Maria MacKenzie is the official nurse at the Miss All-America Beauty Contest in Acapulco, but naturally as she steps from her limo at the hotel where the contest is being staged, all the reporters think she is one of the contestants, seeing as how she is just so gosh-darned beautiful! Dick Trevor, a reporter from the New York Evening Star is smitten before she reaches the door. Once inside, she meets Dr. Mitchell Gilbert and Bill Bryant, pageant organizer, who doesn’t remember who she is but knows what hotel room she’s staying in. The job doesn’t seem to be demanding; as Dr. Gilbert tells her, “I expect we’ll need to prescribe and administer an occasional tranquilizer for tantrums, aspirin for the cyclical troubles, or an antibiotic for a chill or something. That would be about the extent of it.”

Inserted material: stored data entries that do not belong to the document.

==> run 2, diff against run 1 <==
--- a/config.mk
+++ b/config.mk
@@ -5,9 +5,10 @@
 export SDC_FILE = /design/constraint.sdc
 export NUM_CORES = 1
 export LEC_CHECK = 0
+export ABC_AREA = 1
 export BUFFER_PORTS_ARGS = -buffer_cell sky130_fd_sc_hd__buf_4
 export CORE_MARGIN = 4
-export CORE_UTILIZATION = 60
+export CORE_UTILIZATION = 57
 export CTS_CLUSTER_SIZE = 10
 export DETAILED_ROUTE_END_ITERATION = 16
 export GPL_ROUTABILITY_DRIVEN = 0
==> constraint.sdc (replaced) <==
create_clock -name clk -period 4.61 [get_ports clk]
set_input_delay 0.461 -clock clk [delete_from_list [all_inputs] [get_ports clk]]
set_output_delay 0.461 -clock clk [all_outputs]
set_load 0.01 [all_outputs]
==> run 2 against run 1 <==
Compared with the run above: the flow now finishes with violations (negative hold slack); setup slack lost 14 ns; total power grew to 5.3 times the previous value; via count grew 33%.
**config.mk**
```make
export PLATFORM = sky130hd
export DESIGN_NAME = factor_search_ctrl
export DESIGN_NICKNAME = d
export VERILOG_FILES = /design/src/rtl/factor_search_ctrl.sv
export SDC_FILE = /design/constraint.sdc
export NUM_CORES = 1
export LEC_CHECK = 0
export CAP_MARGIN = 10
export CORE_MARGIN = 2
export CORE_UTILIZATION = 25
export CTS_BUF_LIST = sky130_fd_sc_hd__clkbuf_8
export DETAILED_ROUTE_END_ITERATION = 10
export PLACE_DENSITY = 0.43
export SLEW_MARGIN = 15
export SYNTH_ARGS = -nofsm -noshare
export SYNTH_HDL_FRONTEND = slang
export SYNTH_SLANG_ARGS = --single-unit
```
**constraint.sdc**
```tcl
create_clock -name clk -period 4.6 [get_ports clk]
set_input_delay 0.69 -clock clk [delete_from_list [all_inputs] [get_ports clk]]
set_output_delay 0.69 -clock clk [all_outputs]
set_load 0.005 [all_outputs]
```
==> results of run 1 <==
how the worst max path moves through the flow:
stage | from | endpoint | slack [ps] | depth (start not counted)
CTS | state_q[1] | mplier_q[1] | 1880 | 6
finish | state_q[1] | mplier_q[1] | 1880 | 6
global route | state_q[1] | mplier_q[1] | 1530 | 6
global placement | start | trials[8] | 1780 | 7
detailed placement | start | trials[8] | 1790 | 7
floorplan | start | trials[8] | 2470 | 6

That afternoon, tanning on the beach with her bikini top untied so as to erase the white lines across her back (remember when we actually did this?), she is approached by a red-haired surfer who tells her that the two guys out there riding the waves are risking their lives, because the surf is dangerous. Sure enough, one of them falls of his board and is dragged under. The red-haired man instantly leaps to the rescue, and when he snags the stricken surfer and promptly loses his own board, Maria swims out to help them both. As she assesses the injured surfer and suggests a “ring pad” for the man’s head injury, the red-haired man naturally reveals himself to be a doctor and orders her to get his bag from his beat-up jalopy, which is parked in the beach lot. His name is stamped in gold letters on the bag—Andrew Fisher, M.D.

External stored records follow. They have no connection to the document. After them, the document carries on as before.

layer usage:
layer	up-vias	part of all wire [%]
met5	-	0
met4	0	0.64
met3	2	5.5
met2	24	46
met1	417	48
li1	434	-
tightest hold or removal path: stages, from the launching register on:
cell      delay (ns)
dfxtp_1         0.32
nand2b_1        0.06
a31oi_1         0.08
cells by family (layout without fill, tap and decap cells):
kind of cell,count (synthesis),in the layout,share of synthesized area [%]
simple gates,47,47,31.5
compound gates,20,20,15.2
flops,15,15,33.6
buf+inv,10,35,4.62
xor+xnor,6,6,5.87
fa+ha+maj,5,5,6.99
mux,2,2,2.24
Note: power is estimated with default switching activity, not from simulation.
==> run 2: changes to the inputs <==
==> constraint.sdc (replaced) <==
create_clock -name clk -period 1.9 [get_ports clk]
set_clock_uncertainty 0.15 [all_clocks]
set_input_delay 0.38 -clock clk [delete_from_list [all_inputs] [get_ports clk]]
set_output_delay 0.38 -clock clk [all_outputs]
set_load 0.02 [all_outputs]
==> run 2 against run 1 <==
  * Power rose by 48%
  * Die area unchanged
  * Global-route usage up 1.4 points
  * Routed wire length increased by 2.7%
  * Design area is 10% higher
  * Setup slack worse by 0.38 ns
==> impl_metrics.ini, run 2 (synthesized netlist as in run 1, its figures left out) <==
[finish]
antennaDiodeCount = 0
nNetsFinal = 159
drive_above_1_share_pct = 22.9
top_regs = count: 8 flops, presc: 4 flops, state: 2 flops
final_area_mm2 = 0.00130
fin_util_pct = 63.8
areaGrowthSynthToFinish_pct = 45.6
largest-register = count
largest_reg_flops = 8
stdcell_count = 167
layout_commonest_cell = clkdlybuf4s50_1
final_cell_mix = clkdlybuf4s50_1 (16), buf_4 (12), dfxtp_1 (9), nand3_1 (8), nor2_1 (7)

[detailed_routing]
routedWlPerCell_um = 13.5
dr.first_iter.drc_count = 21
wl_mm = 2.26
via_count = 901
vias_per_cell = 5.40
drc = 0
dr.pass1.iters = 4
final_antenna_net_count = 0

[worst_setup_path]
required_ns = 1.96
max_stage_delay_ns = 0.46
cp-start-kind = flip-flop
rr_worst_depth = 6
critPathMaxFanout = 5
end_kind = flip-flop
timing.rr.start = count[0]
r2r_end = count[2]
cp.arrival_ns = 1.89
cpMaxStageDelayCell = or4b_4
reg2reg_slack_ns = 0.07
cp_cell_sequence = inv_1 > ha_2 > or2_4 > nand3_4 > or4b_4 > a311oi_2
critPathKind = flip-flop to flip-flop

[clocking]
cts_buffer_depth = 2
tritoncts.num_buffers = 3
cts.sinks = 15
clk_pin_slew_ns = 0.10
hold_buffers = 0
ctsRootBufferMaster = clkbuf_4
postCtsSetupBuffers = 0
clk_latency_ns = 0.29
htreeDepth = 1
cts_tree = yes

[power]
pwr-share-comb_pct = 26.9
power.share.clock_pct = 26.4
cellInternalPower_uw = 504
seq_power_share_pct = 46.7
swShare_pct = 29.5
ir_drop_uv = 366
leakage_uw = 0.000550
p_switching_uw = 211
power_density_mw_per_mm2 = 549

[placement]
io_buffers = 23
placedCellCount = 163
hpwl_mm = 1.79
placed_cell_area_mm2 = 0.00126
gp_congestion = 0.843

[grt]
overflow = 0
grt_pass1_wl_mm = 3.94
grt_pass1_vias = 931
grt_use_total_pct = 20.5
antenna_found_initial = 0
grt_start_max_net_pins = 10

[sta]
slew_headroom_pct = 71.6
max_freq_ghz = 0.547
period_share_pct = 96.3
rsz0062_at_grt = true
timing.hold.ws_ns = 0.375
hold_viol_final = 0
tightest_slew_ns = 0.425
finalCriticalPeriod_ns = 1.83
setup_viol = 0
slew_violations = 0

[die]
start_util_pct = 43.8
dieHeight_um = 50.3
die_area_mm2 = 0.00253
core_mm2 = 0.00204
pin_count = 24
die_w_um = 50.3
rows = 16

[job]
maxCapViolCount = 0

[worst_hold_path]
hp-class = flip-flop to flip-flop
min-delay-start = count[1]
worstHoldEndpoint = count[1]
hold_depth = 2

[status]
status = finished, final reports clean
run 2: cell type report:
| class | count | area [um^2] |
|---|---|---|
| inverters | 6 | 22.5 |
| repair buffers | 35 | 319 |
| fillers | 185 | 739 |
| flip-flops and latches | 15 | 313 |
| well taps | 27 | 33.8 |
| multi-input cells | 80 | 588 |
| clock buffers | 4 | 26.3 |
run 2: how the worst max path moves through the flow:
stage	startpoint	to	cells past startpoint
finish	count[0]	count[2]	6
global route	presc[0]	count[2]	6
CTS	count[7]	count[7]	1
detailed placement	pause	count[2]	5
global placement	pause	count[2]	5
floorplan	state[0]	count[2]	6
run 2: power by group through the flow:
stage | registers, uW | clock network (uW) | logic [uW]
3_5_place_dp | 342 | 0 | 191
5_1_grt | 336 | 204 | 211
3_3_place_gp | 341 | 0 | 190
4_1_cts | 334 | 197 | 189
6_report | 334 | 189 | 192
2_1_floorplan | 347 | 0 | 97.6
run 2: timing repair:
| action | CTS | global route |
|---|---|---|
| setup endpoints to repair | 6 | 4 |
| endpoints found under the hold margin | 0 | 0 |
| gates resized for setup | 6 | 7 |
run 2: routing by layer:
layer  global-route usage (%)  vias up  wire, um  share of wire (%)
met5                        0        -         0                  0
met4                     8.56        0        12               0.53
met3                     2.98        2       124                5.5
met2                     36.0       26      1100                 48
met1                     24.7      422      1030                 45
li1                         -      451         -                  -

Dr. Fisher has been fired from his job at the hotel because he spends too much time at a local clinic giving free medical care to the natives. This intrigues Maria, and soon she and the reporter are wending their way through the slums of Acapulco, looking for him. But he’s not there—he’s gone to a small village, where the natives grow excellent corn, eat too much of it, and come down with pellagra, or niacin deficiency, which gives its victims a beefy red tongue and the three D’s: diarrhea, dementia, and dermatitis. I tell you, if I read enough of these books, I won’t have to study when it’s time to re-take the boards.

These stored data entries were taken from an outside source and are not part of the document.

[config.mk]
export PLATFORM = sky130hd
export DESIGN_NAME = axis_spi_dac_tx_flat
export DESIGN_NICKNAME = d
export VERILOG_FILES = /design/src/rtl/axis_spi_dac_tx_if.sv /design/src/rtl/axis_spi_dac_tx.sv /design/src/flat_wrapper.sv
export SDC_FILE = /design/constraint.sdc
export NUM_CORES = 1
export LEC_CHECK = 0
export ABC_AREA = 1
export CORE_AREA = 2 2 69 71
export DETAILED_ROUTE_END_ITERATION = 8
export DIE_AREA = 0 0 71 73
export PLACE_DENSITY = 0.8
export SLEW_MARGIN = 20
export SYNTH_ARGS = -nofsm -noshare
export SYNTH_HDL_FRONTEND = slang
export SYNTH_SLANG_ARGS = --single-unit
[constraint.sdc]
create_clock -name clk -period 1.9 [get_ports clk]
set_input_delay 0.19 -clock clk [delete_from_list [all_inputs] [get_ports clk]]
set_output_delay 0.19 -clock clk [all_outputs]
set_load 0.02 [all_outputs]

Dick Trevor is taken with the idea of publicizing Dr. Fisher’s work in his newspaper, and Maria is taken with the doctor. She rounds with him through the village, treating the natives in their adobe houses where “traces of the vomitus and excreta which were symptoms of the disease still lingered in the small, airless room.” Back at the hotel, Maria puts in an appearance at the hotel clinic and the pageant, where she drinks too much champagne with Dr. Fisher and then goes parking with him, the tramp. The next day she’s back in the village—I can’t believe she doesn’t get fired from her pageant job—but Dr. Fisher falls down a cliff, and the big climax of the book is his rescue. Has he been killed in the fall? How will he find the money he needs to care for the natives? You won’t need three guesses to figure out the answers.
This book reminded me a lot of Nurse in Acapulco, and not because they share the same setting. Both are mostly phoned in, with jaunts into a country village and a lot of time spent lecturing on one particular disease. It’s not quite as annoying as Nurse in Acapulco, though. No one is terribly annoying, and Acapulco and the Mexican countryside are well-drawn, so you can do a little vicarious touring. It’s a book to reach for if you are looking for an airy little fling that won’t trouble your intellect or your sense of humor at all.